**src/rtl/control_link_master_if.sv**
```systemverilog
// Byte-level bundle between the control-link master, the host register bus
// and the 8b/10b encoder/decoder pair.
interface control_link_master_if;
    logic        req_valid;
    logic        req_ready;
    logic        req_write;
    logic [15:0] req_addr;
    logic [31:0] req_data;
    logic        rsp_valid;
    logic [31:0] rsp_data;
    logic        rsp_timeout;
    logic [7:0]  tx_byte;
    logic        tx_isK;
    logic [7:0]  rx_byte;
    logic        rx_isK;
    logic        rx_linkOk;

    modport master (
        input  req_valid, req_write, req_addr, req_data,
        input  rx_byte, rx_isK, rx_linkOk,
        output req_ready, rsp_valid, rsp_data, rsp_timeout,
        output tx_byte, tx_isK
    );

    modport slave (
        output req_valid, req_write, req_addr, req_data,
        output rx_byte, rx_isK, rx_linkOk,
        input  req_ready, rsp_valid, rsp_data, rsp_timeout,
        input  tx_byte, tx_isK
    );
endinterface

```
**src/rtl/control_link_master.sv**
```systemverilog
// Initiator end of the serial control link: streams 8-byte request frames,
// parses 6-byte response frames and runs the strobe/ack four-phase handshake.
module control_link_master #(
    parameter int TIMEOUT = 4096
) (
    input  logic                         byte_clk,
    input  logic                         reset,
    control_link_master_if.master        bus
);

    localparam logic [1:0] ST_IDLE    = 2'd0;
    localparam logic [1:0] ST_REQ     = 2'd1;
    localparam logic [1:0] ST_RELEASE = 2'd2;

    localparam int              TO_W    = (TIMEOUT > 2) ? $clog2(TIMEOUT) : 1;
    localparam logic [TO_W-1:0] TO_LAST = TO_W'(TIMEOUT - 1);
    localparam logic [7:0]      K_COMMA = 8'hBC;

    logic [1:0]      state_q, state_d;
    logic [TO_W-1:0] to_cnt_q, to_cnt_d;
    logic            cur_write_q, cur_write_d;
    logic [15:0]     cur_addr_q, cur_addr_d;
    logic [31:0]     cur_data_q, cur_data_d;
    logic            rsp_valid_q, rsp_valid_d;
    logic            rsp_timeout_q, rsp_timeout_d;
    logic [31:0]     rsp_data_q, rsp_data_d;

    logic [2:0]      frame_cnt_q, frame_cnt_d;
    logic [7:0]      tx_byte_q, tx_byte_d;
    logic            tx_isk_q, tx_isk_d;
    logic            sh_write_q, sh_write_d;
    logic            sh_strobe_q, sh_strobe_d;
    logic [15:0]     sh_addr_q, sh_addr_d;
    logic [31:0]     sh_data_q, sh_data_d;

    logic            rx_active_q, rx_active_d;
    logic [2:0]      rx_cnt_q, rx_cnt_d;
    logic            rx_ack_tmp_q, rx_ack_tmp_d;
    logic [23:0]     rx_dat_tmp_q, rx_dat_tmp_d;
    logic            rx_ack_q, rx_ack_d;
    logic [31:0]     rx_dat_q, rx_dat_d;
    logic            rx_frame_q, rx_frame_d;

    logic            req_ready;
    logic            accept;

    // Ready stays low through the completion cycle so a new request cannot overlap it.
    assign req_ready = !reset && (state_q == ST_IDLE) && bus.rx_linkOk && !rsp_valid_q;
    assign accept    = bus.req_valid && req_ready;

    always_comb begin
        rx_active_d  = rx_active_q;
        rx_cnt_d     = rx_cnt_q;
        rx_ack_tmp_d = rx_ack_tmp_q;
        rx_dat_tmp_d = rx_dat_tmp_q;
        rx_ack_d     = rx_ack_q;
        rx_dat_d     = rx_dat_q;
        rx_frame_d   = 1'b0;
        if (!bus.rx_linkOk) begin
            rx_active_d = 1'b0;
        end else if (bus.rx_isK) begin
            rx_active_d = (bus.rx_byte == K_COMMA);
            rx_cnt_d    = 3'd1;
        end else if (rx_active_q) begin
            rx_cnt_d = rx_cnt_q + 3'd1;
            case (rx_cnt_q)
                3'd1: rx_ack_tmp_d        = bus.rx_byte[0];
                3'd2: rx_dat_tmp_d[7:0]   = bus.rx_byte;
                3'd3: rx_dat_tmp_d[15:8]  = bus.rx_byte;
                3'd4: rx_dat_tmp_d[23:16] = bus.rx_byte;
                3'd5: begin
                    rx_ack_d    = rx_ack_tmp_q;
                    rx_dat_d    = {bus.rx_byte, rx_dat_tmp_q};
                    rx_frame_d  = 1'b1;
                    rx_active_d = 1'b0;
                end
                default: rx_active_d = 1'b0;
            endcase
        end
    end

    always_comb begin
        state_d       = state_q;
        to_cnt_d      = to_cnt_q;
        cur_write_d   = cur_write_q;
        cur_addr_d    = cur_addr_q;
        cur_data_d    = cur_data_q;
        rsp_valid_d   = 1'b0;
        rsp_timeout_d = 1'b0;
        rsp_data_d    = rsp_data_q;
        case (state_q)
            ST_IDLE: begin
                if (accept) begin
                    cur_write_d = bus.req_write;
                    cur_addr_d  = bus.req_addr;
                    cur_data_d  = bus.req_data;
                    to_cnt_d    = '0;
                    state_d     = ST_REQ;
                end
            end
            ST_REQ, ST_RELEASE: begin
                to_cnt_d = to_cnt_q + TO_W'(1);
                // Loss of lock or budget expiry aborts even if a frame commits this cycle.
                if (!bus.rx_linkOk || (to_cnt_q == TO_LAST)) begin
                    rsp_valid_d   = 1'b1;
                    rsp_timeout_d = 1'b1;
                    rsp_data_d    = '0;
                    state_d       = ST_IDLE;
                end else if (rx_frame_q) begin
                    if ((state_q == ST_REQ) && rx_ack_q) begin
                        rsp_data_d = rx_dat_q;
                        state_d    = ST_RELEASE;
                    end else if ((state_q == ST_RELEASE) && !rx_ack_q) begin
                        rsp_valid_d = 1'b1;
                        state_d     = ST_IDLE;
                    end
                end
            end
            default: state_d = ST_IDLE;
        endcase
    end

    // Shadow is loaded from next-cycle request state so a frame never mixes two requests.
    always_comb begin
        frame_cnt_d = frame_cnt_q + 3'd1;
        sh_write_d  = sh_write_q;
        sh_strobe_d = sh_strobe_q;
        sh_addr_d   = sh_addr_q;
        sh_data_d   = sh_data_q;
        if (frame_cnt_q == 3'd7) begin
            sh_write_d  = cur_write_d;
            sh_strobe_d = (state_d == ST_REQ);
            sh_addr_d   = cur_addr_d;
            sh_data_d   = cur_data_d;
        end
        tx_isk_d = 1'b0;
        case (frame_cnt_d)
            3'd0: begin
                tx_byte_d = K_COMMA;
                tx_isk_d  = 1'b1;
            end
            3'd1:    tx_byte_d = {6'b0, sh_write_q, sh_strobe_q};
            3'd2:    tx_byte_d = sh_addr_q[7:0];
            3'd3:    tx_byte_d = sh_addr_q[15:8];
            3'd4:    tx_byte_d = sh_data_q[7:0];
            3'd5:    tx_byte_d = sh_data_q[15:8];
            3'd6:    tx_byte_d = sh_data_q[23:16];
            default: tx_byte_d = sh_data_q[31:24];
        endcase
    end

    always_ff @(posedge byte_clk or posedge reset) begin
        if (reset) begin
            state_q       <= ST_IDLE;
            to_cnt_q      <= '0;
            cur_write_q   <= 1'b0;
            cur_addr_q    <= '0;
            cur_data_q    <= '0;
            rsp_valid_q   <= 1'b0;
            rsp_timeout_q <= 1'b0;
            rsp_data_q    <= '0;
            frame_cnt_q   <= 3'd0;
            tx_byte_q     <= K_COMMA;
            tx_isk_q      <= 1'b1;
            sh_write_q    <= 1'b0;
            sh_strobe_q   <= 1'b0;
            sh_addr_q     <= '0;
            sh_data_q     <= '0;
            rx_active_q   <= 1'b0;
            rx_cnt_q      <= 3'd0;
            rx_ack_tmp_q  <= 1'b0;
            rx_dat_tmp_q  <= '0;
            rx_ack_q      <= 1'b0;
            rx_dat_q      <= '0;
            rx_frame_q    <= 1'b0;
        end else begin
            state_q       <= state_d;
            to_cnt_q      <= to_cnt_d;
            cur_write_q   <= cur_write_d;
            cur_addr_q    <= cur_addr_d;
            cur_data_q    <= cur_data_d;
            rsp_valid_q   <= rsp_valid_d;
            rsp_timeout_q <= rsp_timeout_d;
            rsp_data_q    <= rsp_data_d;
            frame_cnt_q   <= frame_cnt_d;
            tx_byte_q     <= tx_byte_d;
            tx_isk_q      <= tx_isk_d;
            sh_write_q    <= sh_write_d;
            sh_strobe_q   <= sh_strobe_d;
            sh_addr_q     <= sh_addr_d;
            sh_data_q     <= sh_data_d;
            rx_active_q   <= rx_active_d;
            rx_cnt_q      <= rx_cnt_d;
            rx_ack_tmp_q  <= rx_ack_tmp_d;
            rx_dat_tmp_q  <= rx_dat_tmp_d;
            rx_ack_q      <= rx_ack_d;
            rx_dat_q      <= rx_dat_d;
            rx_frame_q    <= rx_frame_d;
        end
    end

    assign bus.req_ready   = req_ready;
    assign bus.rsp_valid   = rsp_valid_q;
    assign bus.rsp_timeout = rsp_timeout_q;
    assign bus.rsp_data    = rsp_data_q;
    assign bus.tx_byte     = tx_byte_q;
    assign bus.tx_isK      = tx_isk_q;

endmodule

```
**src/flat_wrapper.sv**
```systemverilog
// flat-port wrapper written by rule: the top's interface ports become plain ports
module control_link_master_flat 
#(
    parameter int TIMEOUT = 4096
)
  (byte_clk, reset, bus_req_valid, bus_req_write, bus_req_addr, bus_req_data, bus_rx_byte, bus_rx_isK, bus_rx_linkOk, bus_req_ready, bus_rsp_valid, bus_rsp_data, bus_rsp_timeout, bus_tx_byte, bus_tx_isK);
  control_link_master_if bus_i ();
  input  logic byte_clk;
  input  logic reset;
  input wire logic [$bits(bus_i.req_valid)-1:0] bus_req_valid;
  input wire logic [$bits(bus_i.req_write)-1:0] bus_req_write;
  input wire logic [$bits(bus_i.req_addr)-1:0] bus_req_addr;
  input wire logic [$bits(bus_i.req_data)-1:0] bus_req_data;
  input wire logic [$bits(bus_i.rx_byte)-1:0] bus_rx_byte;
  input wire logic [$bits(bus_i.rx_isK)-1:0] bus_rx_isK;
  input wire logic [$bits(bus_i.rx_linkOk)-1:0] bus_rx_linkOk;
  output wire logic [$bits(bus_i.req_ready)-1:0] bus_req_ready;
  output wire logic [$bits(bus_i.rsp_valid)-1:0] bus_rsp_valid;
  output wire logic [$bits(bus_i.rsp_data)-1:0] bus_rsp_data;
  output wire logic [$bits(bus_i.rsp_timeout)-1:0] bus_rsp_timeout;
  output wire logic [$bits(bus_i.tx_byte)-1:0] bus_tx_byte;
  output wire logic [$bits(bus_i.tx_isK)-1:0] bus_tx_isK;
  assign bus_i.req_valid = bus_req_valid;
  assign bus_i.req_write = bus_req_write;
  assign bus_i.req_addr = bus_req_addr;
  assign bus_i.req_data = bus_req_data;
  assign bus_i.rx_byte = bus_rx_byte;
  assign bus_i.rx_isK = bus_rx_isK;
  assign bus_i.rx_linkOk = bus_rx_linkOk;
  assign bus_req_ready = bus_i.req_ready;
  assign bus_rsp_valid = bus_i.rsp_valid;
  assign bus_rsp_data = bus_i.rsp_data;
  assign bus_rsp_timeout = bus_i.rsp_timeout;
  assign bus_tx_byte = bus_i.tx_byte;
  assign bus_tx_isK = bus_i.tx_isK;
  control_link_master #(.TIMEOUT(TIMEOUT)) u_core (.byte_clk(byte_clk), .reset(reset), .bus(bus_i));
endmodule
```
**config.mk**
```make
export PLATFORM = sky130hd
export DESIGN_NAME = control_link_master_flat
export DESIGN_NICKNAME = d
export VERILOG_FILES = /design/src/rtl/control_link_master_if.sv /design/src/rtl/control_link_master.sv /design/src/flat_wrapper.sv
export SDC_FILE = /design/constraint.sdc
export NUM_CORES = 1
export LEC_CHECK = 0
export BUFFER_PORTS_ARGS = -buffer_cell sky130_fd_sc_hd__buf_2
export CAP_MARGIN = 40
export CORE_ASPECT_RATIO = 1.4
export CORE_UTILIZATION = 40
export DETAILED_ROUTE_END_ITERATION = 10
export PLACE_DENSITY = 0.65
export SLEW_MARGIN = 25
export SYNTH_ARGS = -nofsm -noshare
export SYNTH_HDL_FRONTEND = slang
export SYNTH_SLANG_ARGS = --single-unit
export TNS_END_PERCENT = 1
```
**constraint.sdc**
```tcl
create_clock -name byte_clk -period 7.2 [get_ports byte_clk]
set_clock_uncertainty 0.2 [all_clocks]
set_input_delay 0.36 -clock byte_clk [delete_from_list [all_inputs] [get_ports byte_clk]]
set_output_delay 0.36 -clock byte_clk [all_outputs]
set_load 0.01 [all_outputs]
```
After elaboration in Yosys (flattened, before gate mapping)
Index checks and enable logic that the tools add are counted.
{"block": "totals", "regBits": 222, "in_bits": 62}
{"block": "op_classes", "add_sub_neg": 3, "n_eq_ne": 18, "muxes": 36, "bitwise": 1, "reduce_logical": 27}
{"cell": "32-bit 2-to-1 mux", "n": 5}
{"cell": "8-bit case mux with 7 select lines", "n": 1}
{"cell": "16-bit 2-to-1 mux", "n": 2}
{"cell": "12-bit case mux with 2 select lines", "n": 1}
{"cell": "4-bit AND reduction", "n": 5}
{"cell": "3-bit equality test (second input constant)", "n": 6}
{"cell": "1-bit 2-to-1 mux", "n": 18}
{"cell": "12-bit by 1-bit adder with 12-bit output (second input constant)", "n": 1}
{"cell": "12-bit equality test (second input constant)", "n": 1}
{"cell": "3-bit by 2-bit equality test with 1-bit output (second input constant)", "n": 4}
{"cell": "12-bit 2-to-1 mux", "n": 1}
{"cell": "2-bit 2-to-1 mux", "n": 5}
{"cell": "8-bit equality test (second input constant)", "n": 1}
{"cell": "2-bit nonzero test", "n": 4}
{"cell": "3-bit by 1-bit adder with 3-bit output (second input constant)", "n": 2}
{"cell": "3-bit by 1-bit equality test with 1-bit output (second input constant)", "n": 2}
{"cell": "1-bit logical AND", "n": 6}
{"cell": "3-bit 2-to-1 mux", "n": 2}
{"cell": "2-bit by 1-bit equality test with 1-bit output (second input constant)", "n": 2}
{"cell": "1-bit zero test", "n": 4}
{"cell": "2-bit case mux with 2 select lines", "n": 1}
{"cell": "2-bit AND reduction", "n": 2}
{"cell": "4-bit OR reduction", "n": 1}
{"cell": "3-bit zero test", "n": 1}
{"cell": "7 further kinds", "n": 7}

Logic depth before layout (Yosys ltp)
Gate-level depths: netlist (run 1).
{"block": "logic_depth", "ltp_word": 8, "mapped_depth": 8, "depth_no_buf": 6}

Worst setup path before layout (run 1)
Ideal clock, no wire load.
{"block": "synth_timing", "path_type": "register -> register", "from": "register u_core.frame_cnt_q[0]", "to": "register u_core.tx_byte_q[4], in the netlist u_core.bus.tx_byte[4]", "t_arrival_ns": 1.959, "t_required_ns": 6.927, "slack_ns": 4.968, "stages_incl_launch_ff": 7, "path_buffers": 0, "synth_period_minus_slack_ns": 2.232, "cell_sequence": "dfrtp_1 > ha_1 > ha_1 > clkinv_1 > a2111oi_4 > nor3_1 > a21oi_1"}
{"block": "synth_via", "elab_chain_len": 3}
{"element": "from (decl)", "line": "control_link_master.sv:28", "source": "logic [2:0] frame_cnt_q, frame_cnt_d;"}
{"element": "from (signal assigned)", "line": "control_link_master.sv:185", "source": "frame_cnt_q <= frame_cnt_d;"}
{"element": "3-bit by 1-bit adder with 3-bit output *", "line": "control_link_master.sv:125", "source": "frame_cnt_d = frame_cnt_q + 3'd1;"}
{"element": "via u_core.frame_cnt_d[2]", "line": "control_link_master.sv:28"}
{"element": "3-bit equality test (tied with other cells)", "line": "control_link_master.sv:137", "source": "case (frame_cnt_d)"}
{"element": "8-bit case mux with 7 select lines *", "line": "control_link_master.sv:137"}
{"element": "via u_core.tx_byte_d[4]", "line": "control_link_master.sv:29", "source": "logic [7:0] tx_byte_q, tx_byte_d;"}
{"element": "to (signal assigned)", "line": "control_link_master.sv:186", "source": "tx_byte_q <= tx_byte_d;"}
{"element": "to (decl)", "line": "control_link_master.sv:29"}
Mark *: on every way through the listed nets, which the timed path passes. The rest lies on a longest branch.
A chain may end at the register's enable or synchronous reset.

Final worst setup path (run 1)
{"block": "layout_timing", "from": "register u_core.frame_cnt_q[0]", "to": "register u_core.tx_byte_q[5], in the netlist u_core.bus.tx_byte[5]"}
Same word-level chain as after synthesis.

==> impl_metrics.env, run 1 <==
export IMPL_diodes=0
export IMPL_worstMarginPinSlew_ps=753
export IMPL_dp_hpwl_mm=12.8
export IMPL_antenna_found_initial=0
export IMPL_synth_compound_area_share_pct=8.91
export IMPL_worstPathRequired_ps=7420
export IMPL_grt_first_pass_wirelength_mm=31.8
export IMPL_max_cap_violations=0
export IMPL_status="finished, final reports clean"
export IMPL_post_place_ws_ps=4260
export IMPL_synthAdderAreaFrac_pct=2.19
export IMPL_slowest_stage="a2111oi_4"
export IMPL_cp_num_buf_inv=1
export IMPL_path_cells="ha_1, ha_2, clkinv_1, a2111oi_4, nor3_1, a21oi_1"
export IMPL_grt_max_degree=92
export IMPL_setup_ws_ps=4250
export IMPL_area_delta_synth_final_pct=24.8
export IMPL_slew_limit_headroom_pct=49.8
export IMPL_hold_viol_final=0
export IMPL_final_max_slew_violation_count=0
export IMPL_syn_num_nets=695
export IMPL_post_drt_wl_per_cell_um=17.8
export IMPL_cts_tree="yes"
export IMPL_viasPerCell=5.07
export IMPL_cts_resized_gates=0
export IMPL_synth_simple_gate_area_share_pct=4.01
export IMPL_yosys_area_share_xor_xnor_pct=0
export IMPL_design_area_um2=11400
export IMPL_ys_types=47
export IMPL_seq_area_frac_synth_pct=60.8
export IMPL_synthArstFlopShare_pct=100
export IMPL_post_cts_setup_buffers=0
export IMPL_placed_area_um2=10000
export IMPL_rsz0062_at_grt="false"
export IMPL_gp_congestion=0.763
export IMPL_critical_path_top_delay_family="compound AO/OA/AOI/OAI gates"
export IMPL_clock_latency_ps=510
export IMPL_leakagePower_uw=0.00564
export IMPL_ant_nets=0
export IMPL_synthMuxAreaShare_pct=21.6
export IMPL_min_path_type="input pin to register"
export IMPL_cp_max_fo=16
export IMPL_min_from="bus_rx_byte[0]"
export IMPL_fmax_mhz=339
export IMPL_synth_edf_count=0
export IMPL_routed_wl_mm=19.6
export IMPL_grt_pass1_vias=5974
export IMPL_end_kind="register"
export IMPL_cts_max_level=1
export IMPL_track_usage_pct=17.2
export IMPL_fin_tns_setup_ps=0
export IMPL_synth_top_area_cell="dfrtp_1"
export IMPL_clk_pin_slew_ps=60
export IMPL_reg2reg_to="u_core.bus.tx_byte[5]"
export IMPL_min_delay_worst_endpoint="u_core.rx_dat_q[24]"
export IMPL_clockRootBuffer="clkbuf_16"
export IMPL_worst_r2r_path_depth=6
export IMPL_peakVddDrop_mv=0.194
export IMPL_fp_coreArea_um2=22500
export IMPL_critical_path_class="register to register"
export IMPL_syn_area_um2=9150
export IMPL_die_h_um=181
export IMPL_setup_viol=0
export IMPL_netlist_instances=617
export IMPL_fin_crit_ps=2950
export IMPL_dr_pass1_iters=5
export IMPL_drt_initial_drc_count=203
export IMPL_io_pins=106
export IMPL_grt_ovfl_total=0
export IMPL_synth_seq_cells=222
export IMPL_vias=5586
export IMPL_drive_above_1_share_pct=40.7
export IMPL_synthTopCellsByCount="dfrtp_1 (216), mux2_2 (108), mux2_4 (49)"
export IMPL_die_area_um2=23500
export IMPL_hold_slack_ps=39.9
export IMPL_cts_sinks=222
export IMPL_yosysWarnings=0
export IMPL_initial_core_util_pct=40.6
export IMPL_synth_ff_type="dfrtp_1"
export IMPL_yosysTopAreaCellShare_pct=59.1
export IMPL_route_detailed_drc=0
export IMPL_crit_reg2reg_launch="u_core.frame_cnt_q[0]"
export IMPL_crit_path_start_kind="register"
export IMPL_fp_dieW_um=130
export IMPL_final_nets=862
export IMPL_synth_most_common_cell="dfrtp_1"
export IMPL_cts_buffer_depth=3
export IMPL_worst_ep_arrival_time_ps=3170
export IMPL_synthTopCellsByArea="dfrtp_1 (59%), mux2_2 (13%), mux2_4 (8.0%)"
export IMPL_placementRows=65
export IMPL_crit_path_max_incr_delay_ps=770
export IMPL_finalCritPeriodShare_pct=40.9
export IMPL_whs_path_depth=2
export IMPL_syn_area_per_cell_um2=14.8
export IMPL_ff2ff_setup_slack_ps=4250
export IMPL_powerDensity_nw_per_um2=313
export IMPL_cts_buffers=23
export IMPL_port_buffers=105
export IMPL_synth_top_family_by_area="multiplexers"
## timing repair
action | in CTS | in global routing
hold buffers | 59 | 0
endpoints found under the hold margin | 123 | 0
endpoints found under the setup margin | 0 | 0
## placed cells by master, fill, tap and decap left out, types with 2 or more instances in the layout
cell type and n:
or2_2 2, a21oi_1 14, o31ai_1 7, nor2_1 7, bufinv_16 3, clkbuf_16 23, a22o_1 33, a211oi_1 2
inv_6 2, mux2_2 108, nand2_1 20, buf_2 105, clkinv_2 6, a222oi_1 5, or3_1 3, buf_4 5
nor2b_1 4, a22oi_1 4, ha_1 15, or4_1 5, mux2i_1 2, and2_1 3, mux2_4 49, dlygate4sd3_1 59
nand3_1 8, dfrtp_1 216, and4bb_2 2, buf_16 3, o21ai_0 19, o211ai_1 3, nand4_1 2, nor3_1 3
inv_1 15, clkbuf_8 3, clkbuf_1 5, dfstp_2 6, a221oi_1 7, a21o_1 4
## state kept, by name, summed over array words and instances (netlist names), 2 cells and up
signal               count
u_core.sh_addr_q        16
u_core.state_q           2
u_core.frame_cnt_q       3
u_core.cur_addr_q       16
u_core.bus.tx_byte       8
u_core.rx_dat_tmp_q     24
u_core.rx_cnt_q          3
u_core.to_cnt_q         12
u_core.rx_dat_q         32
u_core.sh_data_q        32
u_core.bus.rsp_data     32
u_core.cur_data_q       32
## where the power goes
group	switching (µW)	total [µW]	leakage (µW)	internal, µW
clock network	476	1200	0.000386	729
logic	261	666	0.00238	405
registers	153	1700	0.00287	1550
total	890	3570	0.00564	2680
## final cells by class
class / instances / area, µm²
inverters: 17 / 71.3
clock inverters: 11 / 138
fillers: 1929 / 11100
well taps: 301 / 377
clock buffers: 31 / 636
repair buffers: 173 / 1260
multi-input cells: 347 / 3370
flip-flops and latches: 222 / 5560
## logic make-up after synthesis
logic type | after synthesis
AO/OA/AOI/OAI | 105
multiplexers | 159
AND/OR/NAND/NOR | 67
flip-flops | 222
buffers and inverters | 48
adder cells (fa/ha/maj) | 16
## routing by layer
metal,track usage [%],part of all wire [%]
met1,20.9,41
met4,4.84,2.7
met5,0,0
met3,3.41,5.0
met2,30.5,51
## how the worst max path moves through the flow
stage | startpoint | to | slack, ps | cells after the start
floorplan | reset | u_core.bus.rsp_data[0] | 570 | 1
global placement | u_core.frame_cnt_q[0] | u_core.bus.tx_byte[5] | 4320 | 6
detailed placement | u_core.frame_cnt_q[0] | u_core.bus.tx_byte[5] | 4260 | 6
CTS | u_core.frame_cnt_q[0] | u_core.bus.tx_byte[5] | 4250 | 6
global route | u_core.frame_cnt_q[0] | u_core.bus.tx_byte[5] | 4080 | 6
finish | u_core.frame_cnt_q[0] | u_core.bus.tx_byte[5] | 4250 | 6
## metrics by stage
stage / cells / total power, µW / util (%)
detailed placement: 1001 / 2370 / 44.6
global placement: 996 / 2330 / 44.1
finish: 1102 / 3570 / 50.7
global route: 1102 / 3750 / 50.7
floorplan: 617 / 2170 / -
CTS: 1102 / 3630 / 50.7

Task instructions
Using the data above, print exactly the lines from the line that contains "export IMPL_fin_tns_setup_ps=0" through the line that contains "export IMPL_setup_viol=0", with both included.

Response area
export IMPL_fin_tns_setup_ps=0
export IMPL_synth_top_area_cell="dfrtp_1"
export IMPL_clk_pin_slew_ps=60
export IMPL_reg2reg_to="u_core.bus.tx_byte[5]"
export IMPL_min_delay_worst_endpoint="u_core.rx_dat_q[24]"
export IMPL_clockRootBuffer="clkbuf_16"
export IMPL_worst_r2r_path_depth=6
export IMPL_peakVddDrop_mv=0.194
export IMPL_fp_coreArea_um2=22500
export IMPL_critical_path_class="register to register"
export IMPL_syn_area_um2=9150
export IMPL_die_h_um=181
export IMPL_setup_viol=0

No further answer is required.